:: EXERCISE ::
Go through the records line by line from the top and repeat each one exactly, ending with the line that contains "localparam logic [23:0] RST_OUTPUT_PIN_CTRL".

----------

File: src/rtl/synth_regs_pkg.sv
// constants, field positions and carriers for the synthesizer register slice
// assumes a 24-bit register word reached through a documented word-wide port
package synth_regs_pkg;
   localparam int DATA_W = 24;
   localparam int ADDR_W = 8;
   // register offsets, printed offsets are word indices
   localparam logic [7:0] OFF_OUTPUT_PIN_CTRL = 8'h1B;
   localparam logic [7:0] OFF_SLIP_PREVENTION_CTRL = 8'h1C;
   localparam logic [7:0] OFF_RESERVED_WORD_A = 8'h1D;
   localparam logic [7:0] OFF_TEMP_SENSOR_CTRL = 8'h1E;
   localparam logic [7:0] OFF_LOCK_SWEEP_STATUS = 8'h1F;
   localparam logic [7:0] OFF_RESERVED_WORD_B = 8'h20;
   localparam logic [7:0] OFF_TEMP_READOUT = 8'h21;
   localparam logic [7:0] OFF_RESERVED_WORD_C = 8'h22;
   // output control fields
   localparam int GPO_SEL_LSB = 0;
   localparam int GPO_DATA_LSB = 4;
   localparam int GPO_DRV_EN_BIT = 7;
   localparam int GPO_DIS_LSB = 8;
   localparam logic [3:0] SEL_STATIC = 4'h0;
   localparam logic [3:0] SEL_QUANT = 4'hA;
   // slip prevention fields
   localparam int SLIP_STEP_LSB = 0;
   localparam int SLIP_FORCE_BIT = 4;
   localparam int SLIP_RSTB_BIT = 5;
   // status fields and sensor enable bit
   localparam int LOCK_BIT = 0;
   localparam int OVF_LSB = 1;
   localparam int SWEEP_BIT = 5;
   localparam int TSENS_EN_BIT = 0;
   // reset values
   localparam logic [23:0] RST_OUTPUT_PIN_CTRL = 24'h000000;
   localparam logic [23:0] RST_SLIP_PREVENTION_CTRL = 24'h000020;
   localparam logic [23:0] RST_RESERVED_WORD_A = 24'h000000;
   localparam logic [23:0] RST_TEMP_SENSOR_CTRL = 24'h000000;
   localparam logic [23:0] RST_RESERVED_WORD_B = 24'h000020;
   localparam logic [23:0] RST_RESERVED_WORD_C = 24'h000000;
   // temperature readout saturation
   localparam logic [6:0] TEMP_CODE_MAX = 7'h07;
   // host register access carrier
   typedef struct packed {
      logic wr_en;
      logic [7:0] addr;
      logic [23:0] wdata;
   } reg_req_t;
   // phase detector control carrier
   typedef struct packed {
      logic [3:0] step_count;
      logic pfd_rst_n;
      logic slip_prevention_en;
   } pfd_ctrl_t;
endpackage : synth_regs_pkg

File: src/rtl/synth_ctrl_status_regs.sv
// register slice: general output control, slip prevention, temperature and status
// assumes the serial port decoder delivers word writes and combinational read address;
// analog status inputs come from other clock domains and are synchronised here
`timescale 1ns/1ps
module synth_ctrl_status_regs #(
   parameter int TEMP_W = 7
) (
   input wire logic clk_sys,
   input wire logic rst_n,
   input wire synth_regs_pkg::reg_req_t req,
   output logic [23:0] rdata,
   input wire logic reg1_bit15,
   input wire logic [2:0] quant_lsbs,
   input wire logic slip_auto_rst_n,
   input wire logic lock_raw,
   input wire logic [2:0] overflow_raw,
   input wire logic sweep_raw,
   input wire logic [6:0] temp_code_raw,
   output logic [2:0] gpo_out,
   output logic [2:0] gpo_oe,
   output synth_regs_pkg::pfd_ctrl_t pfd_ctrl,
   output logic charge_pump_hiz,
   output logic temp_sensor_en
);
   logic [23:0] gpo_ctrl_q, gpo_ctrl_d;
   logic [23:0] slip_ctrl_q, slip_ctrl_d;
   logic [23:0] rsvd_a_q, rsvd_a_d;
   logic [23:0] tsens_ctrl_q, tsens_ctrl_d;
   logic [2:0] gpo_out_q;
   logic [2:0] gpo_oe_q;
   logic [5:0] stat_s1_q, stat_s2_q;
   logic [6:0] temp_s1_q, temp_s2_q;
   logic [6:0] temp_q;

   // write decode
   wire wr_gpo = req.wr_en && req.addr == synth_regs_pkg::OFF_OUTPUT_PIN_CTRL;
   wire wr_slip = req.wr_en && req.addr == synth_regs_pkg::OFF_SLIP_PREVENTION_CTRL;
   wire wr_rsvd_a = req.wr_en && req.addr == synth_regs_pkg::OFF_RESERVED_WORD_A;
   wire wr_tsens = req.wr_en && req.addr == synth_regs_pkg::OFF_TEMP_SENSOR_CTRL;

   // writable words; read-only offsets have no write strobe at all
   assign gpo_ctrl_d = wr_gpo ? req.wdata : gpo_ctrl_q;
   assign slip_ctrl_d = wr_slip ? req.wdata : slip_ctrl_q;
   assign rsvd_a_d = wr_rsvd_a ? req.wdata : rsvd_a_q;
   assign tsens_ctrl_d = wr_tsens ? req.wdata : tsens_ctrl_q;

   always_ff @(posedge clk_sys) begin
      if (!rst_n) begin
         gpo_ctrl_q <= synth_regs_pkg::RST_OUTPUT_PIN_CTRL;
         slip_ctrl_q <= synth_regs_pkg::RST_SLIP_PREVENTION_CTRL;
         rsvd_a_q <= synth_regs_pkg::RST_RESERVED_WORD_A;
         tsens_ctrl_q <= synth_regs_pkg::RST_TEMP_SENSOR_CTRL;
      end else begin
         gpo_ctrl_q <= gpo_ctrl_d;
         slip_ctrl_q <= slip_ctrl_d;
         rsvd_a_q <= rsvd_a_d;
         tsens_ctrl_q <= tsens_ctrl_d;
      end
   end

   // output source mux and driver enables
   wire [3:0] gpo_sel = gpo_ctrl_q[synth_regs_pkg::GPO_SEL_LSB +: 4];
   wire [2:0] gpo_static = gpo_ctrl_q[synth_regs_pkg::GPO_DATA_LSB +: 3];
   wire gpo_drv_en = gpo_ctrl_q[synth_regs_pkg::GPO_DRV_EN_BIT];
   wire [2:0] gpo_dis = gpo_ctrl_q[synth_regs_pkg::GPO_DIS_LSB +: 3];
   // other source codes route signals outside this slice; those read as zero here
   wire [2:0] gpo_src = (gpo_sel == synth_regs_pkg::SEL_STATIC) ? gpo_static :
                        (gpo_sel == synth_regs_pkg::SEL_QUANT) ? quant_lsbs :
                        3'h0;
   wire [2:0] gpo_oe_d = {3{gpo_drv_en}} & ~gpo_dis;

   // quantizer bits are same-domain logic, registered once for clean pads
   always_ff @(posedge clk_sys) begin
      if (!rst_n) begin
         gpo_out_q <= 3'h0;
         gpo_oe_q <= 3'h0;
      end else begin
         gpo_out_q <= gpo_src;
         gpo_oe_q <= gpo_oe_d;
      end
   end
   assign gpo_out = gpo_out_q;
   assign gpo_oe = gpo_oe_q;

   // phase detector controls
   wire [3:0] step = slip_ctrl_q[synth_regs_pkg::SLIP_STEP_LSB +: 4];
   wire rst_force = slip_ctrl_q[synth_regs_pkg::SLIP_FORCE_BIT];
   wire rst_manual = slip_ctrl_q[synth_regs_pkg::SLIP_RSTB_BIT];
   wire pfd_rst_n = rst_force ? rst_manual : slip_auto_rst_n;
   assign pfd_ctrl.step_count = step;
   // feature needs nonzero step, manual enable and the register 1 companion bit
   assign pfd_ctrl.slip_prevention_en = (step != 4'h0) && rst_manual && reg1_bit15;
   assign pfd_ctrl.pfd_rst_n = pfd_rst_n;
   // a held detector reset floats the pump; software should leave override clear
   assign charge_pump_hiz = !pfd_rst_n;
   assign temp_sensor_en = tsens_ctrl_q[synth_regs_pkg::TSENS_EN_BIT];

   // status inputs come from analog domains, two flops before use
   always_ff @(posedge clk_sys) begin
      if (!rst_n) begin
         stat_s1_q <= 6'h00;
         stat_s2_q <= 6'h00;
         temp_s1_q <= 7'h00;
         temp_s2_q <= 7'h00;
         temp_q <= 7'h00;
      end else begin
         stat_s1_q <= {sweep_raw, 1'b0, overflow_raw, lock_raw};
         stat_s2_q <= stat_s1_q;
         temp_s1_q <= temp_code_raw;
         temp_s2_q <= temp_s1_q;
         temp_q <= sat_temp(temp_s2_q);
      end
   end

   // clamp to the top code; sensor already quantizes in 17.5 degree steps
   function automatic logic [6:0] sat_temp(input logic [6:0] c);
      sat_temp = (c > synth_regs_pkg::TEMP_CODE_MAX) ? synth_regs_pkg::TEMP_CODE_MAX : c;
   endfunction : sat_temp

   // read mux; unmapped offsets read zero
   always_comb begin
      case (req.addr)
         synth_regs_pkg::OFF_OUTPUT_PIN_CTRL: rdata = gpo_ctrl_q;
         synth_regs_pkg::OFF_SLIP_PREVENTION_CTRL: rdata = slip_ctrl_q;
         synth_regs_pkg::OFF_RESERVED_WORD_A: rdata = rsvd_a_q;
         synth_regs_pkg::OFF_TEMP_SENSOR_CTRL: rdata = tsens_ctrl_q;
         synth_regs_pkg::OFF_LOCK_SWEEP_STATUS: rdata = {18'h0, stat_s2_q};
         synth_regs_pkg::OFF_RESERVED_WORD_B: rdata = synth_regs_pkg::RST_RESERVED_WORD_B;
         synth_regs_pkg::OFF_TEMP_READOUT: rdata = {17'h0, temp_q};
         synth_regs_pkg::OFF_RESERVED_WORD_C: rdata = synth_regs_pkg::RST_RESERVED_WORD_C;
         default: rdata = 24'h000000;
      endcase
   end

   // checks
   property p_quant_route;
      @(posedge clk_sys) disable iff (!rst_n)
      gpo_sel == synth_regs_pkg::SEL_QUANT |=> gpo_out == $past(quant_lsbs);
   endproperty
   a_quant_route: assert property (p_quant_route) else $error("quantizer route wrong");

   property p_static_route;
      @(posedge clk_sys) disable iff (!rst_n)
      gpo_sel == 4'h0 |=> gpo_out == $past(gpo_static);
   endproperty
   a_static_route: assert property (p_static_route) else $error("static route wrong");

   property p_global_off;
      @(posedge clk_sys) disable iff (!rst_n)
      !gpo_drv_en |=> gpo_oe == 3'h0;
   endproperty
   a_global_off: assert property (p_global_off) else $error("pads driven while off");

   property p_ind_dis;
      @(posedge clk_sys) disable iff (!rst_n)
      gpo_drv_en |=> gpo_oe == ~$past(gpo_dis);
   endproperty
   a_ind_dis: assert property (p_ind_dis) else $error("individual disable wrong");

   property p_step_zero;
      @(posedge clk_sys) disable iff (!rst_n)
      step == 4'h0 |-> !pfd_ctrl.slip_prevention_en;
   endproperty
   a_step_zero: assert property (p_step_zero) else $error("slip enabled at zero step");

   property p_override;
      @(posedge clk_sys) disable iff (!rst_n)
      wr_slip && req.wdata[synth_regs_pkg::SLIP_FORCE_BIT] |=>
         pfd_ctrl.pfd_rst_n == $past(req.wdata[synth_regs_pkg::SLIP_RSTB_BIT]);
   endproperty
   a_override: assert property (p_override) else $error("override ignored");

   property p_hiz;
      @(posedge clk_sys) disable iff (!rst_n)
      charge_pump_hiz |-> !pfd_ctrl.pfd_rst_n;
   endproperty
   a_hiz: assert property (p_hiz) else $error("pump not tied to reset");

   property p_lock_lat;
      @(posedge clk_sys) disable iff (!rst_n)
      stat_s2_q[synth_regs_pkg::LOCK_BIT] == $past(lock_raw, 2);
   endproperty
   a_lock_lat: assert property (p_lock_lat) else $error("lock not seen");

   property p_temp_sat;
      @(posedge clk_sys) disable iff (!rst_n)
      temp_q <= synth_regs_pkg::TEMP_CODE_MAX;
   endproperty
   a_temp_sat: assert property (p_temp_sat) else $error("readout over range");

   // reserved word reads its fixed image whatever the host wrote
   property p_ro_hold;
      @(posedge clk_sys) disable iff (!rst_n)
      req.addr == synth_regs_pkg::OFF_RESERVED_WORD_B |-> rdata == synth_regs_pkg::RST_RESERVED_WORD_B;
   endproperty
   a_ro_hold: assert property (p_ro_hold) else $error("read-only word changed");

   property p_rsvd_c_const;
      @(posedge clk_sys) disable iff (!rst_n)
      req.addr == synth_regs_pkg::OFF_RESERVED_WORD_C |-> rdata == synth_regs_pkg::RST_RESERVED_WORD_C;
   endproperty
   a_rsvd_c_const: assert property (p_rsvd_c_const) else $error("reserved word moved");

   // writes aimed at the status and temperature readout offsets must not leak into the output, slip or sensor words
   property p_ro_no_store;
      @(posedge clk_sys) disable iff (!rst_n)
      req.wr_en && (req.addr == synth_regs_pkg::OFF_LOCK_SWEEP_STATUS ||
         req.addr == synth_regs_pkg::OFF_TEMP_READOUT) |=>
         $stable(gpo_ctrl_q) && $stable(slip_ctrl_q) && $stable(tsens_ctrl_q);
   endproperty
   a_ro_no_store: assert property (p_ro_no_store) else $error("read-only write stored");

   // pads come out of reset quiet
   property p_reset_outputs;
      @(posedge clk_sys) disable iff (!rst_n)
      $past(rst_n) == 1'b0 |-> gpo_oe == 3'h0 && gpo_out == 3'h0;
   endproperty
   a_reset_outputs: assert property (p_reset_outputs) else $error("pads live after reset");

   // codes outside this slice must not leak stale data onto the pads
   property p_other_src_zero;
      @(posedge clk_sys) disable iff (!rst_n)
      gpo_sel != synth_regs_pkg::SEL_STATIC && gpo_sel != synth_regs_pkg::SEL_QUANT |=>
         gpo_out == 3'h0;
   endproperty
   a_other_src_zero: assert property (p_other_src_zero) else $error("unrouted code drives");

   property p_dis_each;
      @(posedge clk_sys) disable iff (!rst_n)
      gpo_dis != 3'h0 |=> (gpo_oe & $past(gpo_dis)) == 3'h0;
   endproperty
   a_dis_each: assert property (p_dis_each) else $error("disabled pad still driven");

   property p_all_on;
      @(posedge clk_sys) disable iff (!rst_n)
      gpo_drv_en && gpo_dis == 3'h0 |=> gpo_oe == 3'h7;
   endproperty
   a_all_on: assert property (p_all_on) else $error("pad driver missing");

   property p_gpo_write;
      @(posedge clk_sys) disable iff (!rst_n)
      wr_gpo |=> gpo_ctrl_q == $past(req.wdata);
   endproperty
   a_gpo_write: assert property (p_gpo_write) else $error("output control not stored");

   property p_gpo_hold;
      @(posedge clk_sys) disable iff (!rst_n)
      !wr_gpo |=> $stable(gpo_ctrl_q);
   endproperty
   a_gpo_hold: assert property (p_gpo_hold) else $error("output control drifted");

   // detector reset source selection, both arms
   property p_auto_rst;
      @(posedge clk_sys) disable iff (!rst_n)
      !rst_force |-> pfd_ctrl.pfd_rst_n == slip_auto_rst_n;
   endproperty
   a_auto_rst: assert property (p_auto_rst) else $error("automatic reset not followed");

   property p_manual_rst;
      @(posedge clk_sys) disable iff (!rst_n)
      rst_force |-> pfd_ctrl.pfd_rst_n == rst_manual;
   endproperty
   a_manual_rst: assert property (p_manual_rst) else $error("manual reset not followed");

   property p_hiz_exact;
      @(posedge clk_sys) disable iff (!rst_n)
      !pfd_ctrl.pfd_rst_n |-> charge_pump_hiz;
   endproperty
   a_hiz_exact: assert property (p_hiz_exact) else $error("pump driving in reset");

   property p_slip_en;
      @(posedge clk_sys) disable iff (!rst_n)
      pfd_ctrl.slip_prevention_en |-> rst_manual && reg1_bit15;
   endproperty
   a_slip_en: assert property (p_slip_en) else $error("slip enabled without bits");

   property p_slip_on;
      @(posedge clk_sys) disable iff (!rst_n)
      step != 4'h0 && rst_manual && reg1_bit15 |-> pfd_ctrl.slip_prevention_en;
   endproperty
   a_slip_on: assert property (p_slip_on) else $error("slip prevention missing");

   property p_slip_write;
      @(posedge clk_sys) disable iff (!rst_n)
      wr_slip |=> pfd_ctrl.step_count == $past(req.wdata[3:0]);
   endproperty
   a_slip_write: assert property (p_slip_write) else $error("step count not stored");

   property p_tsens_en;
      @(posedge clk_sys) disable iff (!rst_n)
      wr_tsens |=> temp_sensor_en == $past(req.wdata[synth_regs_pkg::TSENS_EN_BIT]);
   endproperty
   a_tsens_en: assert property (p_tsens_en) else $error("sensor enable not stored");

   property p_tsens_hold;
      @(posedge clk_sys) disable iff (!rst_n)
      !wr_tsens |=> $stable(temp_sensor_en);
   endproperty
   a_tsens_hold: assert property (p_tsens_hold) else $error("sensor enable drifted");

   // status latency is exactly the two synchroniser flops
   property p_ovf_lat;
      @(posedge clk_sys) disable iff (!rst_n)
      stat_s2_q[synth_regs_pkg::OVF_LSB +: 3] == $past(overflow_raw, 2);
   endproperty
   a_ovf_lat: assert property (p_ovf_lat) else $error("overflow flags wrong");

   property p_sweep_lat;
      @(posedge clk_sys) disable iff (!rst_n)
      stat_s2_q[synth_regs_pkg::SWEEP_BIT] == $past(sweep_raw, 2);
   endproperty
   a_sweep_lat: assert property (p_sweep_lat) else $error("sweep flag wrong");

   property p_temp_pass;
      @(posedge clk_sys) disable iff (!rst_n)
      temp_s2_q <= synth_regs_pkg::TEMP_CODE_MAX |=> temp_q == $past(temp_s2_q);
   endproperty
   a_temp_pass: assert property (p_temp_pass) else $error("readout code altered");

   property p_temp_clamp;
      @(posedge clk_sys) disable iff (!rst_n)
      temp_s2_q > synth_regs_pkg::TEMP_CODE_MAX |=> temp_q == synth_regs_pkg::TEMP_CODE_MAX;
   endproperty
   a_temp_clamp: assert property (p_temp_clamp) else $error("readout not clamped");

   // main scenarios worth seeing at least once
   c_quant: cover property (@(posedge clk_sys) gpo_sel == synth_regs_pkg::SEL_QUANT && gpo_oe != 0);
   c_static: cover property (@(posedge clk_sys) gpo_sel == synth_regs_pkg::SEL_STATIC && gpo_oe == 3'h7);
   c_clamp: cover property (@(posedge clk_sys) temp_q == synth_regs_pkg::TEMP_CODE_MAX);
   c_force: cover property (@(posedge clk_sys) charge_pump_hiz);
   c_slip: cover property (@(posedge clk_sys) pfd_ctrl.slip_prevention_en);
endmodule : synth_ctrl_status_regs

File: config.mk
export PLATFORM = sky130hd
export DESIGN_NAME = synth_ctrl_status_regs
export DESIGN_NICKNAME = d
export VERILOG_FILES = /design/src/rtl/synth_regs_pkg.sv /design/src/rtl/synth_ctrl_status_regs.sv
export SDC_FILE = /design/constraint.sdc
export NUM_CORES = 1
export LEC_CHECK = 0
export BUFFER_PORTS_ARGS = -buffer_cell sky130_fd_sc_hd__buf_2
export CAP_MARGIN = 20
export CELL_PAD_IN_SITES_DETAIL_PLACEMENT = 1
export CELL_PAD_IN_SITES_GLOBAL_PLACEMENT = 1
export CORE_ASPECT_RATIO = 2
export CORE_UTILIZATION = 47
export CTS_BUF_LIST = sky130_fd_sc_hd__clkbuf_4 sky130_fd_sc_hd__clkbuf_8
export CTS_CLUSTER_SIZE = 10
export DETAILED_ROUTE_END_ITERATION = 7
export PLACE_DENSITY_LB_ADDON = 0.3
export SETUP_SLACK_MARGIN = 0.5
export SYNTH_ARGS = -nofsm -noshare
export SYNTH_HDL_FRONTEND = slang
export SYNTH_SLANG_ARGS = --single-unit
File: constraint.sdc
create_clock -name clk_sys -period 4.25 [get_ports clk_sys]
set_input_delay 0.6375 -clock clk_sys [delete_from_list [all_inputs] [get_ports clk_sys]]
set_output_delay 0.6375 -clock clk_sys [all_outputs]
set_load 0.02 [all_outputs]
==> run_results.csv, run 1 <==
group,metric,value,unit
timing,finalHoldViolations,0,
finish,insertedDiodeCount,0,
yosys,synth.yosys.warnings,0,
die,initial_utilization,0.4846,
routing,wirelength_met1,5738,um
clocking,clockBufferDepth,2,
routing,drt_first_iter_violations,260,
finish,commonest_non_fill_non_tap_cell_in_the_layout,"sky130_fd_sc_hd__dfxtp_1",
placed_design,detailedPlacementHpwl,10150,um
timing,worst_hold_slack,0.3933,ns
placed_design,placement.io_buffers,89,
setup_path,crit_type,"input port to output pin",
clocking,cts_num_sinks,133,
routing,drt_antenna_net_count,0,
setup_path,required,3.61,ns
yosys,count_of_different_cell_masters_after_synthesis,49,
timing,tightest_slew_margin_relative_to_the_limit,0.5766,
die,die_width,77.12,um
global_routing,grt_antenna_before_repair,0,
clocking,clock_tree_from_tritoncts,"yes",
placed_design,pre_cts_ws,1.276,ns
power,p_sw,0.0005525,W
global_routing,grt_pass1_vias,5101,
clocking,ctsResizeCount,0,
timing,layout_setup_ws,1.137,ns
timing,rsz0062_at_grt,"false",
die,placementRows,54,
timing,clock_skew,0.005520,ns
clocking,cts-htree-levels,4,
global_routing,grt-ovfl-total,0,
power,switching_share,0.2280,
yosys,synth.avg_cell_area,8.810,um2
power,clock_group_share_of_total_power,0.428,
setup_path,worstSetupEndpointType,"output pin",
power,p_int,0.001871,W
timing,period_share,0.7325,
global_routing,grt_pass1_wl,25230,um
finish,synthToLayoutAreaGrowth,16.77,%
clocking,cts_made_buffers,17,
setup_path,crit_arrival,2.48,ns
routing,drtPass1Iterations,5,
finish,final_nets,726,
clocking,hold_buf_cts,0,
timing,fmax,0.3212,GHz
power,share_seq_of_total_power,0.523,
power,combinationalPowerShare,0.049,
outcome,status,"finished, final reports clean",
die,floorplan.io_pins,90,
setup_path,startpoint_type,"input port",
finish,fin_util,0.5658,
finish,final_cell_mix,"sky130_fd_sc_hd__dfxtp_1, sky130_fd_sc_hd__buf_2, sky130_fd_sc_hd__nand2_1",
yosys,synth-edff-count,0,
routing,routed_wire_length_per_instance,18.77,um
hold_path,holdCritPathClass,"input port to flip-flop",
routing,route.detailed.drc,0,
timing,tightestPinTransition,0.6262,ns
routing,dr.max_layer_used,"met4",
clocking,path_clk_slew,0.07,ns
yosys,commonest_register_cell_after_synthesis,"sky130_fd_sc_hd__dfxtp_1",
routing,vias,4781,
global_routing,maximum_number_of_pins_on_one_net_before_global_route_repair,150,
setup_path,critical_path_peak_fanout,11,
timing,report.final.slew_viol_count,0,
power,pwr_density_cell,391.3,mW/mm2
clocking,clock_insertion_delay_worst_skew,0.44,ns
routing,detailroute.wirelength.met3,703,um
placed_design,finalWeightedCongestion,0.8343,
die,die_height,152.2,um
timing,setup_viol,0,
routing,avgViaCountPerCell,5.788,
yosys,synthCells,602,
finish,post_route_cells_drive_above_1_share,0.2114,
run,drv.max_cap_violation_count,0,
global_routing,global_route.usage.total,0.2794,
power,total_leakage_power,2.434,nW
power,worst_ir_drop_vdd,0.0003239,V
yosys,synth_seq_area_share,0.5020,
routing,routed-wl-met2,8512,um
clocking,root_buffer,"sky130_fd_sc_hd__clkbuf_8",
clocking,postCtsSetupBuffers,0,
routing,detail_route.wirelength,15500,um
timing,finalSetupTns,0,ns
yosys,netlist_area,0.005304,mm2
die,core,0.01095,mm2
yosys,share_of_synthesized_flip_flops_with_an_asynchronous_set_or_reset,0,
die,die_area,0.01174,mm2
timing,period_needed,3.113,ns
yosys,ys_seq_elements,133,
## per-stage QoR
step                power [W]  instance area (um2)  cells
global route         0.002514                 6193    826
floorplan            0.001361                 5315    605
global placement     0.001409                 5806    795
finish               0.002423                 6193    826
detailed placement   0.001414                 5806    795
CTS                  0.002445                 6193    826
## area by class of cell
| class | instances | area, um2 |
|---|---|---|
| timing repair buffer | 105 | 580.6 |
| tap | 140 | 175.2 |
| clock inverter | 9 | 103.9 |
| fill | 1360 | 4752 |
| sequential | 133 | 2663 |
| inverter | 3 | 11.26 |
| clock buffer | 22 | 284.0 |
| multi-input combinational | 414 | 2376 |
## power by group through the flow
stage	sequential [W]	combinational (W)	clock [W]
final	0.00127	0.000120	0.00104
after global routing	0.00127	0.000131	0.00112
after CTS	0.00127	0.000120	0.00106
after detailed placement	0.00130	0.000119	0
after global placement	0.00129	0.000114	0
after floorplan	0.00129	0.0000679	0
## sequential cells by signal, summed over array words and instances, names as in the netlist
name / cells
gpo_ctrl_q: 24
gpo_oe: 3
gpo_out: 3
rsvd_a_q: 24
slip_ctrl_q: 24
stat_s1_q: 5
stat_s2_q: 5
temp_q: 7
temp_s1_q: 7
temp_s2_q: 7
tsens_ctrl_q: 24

----------

:: EXERCISE ANSWER ::
File: src/rtl/synth_regs_pkg.sv
// constants, field positions and carriers for the synthesizer register slice
// assumes a 24-bit register word reached through a documented word-wide port
package synth_regs_pkg;
   localparam int DATA_W = 24;
   localparam int ADDR_W = 8;
   // register offsets, printed offsets are word indices
   localparam logic [7:0] OFF_OUTPUT_PIN_CTRL = 8'h1B;
   localparam logic [7:0] OFF_SLIP_PREVENTION_CTRL = 8'h1C;
   localparam logic [7:0] OFF_RESERVED_WORD_A = 8'h1D;
   localparam logic [7:0] OFF_TEMP_SENSOR_CTRL = 8'h1E;
   localparam logic [7:0] OFF_LOCK_SWEEP_STATUS = 8'h1F;
   localparam logic [7:0] OFF_RESERVED_WORD_B = 8'h20;
   localparam logic [7:0] OFF_TEMP_READOUT = 8'h21;
   localparam logic [7:0] OFF_RESERVED_WORD_C = 8'h22;
   // output control fields
   localparam int GPO_SEL_LSB = 0;
   localparam int GPO_DATA_LSB = 4;
   localparam int GPO_DRV_EN_BIT = 7;
   localparam int GPO_DIS_LSB = 8;
   localparam logic [3:0] SEL_STATIC = 4'h0;
   localparam logic [3:0] SEL_QUANT = 4'hA;
   // slip prevention fields
   localparam int SLIP_STEP_LSB = 0;
   localparam int SLIP_FORCE_BIT = 4;
   localparam int SLIP_RSTB_BIT = 5;
   // status fields and sensor enable bit
   localparam int LOCK_BIT = 0;
   localparam int OVF_LSB = 1;
   localparam int SWEEP_BIT = 5;
   localparam int TSENS_EN_BIT = 0;
   // reset values
   localparam logic [23:0] RST_OUTPUT_PIN_CTRL = 24'h000000;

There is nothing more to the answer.